→ **Assignment**
Whenever a line in the records below holds the string "names", copy it out.

→ **Source records**

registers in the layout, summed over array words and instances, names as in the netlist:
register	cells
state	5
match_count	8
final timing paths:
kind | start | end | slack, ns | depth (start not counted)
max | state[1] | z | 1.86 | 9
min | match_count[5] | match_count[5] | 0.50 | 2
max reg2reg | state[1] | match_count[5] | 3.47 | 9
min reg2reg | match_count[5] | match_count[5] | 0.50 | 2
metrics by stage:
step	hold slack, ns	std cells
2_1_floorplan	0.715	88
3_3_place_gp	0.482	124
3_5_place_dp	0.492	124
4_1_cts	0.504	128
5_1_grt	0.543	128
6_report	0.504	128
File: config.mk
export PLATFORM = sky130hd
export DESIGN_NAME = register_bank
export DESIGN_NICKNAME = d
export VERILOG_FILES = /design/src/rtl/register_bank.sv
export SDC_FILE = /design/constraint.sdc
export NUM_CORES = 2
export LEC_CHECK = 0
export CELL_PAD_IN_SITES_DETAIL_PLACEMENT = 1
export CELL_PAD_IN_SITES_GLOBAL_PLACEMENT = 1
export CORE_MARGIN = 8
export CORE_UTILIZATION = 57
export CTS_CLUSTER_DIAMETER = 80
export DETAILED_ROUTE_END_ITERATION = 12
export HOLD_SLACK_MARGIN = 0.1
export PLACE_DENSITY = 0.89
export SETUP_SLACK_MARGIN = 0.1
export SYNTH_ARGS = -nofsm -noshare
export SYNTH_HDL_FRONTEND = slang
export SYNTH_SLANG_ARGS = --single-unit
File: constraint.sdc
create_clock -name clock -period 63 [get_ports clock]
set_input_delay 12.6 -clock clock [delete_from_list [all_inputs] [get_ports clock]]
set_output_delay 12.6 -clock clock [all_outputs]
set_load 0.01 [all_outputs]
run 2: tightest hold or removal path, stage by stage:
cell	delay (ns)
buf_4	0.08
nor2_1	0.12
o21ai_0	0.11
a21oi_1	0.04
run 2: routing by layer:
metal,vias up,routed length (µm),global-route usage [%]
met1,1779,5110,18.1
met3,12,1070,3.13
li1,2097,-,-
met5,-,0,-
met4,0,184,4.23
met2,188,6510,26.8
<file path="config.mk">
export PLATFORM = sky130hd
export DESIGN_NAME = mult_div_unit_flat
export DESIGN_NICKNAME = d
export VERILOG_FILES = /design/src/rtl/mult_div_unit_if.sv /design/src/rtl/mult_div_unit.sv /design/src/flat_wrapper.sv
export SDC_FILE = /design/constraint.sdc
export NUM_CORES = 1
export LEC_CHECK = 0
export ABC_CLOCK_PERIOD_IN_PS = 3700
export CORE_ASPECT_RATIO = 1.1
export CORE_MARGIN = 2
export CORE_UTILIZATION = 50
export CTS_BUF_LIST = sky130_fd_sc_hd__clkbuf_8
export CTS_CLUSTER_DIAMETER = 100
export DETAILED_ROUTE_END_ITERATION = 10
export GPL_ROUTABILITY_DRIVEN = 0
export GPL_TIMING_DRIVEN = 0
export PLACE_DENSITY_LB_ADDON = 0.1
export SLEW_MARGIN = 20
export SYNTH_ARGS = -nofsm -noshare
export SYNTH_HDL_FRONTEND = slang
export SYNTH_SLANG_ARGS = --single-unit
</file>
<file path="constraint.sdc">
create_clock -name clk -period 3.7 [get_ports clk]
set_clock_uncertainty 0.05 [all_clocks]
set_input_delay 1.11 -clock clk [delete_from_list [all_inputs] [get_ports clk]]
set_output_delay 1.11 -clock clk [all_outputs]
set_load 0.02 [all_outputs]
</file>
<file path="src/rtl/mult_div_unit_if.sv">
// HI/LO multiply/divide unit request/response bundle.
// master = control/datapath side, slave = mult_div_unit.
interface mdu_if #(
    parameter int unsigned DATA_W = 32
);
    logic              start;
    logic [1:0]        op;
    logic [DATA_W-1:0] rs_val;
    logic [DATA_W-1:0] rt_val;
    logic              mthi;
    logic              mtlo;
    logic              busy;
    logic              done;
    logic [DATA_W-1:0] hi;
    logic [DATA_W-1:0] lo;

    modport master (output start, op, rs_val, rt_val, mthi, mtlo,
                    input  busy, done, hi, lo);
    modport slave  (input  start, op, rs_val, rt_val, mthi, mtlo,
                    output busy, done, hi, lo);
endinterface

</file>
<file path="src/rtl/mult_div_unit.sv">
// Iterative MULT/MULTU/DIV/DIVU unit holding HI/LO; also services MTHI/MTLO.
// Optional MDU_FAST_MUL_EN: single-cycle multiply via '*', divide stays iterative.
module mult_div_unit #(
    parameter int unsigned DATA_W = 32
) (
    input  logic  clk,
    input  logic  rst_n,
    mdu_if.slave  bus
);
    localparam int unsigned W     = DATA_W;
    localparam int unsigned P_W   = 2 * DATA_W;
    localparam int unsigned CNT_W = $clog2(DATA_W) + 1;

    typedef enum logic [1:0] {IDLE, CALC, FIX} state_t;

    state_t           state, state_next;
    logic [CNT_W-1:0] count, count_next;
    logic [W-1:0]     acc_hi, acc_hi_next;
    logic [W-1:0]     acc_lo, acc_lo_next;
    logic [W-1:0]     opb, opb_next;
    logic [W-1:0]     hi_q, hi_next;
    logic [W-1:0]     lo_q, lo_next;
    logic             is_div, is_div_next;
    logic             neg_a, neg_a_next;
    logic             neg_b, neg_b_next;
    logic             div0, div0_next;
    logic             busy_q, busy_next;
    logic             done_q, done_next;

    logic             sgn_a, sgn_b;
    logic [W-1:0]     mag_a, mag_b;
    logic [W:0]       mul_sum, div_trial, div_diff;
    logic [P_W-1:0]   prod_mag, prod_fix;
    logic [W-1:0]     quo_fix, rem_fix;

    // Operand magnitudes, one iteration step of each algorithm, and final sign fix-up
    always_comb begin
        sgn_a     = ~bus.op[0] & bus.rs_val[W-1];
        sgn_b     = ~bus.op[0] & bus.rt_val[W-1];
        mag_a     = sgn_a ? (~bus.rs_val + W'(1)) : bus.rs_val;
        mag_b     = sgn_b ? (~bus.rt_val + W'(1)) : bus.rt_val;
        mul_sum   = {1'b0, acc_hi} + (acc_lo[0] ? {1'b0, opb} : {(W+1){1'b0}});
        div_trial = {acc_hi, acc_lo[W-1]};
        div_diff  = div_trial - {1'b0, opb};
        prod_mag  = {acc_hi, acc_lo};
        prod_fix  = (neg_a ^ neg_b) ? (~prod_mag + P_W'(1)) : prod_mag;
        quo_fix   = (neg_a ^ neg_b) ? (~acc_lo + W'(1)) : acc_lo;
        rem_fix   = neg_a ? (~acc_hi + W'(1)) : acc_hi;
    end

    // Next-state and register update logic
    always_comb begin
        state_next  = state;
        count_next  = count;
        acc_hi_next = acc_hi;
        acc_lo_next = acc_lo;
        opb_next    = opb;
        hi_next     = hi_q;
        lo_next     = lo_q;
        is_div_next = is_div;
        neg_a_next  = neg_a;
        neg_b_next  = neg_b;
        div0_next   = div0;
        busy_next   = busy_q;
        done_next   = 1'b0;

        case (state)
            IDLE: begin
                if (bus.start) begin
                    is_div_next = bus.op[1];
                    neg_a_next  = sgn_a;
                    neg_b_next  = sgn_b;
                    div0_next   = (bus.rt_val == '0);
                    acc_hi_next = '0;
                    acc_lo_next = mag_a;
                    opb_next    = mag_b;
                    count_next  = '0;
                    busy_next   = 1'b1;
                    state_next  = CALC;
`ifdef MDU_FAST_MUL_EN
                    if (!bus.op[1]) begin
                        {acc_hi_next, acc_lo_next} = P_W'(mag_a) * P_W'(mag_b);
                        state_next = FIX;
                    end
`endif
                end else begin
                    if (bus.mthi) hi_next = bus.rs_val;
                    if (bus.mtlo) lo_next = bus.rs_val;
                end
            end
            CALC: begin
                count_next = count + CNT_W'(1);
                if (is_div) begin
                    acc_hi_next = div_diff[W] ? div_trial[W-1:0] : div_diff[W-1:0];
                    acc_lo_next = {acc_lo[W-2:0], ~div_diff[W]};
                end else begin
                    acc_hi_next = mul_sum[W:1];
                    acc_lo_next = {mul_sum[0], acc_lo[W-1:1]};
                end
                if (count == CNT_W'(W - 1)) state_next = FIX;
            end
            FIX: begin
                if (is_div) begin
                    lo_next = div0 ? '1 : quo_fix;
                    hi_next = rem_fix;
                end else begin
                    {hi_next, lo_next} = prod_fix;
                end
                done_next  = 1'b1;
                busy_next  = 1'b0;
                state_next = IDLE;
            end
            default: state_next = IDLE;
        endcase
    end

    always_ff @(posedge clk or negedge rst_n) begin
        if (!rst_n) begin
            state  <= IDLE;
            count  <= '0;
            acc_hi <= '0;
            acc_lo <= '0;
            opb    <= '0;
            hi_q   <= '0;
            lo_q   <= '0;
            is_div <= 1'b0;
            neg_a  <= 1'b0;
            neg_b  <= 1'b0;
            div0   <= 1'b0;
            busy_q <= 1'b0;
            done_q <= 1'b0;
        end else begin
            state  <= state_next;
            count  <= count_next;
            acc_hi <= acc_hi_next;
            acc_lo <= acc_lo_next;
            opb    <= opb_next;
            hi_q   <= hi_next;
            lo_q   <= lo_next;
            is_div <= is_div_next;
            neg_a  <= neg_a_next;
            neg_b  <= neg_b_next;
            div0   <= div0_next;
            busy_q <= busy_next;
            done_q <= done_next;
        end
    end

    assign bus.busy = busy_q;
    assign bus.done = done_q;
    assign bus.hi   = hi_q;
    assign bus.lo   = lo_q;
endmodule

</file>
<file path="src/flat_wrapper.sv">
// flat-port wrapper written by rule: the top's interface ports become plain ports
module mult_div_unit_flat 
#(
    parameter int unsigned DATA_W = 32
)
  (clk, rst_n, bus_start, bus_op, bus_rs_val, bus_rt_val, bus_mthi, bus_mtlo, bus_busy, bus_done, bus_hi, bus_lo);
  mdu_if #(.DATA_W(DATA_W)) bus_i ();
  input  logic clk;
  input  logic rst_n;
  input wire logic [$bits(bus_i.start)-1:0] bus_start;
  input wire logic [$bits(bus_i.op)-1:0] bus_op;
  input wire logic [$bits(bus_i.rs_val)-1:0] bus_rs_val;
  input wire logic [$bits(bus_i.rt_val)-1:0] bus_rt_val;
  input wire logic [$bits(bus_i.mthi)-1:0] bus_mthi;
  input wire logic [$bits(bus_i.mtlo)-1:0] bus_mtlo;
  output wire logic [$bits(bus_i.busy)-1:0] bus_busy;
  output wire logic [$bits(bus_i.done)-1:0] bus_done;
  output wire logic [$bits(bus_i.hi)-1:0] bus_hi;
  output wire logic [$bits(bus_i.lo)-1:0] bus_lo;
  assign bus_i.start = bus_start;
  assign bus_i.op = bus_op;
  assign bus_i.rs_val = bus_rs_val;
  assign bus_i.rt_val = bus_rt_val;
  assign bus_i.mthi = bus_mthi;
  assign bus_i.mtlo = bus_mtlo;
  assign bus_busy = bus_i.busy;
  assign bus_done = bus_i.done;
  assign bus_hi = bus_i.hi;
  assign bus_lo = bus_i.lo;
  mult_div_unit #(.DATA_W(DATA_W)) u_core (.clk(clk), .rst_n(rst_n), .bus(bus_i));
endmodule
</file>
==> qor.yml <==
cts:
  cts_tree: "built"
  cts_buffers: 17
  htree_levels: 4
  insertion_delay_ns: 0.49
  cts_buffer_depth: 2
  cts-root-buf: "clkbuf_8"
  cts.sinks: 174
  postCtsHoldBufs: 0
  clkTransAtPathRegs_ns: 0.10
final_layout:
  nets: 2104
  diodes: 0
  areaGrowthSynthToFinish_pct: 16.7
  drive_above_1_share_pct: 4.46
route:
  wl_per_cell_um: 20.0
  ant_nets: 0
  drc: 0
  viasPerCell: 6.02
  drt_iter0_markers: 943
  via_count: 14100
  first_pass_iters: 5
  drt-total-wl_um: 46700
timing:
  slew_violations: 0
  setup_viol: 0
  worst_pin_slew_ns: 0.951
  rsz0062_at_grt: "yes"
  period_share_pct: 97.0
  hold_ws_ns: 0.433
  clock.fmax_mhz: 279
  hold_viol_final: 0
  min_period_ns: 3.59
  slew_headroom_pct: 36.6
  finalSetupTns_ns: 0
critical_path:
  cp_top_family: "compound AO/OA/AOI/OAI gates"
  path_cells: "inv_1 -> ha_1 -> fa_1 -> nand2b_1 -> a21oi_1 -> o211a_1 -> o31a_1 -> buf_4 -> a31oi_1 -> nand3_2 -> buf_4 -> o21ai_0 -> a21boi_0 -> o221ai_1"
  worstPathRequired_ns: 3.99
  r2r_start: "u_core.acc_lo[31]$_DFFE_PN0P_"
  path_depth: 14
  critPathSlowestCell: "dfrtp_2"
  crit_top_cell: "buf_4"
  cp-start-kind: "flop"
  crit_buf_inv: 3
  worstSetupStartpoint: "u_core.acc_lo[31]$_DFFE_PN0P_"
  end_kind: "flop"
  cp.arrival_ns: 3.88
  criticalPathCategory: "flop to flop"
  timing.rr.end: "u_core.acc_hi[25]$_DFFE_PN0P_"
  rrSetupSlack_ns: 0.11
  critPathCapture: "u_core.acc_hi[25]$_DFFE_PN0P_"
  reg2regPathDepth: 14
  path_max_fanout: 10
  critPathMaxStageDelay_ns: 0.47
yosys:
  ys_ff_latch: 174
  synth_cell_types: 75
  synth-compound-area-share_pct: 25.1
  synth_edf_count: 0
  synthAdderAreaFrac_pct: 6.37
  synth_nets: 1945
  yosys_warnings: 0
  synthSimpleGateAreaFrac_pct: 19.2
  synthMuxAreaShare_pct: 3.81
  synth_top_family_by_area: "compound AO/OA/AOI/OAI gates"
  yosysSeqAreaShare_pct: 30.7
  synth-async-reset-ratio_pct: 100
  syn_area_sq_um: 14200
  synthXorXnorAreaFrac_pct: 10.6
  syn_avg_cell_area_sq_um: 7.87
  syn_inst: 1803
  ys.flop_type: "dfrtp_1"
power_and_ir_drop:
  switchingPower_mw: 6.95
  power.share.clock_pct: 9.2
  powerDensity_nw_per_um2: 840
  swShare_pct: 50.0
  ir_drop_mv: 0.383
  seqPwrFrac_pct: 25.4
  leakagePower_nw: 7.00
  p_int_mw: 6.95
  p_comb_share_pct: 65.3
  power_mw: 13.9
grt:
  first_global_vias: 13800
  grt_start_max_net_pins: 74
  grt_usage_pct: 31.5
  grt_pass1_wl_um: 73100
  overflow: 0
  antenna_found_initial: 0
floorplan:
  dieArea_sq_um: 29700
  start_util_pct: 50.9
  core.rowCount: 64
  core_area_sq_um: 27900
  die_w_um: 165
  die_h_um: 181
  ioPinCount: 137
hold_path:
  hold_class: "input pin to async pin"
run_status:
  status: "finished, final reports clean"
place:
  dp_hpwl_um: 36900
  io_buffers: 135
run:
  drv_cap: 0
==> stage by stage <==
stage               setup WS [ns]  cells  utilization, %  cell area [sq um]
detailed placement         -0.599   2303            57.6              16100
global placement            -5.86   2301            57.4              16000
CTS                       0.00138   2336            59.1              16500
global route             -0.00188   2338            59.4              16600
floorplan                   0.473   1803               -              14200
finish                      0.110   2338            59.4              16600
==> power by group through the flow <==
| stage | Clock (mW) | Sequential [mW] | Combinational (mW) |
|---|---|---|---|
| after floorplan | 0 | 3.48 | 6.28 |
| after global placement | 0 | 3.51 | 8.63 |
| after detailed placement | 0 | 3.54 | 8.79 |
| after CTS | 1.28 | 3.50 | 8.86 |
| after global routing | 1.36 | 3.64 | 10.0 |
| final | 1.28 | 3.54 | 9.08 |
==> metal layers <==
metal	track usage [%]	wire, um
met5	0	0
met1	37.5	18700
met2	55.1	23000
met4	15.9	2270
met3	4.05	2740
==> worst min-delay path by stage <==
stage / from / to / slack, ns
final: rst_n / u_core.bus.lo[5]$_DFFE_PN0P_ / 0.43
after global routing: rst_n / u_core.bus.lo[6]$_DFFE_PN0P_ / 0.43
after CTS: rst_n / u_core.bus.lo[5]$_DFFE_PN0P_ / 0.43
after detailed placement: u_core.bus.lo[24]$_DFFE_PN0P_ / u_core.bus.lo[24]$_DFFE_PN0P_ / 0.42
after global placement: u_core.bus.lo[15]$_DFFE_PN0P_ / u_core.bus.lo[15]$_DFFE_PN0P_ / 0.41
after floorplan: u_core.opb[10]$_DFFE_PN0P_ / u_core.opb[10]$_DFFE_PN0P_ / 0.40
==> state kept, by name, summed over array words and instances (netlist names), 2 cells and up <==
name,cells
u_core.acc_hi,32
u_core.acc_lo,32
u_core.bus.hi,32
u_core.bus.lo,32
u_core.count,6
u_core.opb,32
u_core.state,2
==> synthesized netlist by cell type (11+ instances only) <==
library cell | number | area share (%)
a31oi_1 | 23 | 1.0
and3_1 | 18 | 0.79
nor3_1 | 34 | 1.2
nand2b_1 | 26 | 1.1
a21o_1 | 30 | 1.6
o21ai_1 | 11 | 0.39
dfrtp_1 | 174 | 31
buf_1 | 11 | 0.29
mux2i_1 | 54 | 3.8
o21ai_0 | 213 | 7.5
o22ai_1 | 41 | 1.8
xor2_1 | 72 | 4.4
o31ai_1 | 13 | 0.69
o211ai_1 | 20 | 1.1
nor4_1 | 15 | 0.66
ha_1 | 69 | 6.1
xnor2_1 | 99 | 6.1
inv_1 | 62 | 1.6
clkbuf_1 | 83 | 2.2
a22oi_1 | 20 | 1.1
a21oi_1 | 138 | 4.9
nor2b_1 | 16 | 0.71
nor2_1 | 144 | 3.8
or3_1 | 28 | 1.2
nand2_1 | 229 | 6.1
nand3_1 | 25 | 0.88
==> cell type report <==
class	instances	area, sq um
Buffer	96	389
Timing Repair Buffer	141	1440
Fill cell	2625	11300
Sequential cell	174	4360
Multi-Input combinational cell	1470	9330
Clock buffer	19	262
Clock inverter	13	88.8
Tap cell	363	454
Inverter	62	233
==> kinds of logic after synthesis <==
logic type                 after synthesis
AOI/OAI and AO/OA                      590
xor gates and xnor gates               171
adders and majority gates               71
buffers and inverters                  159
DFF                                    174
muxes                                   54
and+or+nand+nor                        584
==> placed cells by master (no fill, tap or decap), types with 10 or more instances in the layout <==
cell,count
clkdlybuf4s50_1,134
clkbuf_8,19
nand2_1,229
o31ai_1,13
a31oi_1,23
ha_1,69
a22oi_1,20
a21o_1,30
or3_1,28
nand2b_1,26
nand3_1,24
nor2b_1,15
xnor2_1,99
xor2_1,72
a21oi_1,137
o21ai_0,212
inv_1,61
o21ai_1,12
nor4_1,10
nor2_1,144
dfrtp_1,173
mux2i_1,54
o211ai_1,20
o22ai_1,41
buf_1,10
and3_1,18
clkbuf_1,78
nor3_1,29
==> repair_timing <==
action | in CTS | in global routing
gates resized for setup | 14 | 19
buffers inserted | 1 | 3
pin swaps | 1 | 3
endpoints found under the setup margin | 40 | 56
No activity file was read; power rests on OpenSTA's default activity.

→ **Exercise output**
registers in the layout, summed over array words and instances, names as in the netlist:
==> state kept, by name, summed over array words and instances (netlist names), 2 cells and up <==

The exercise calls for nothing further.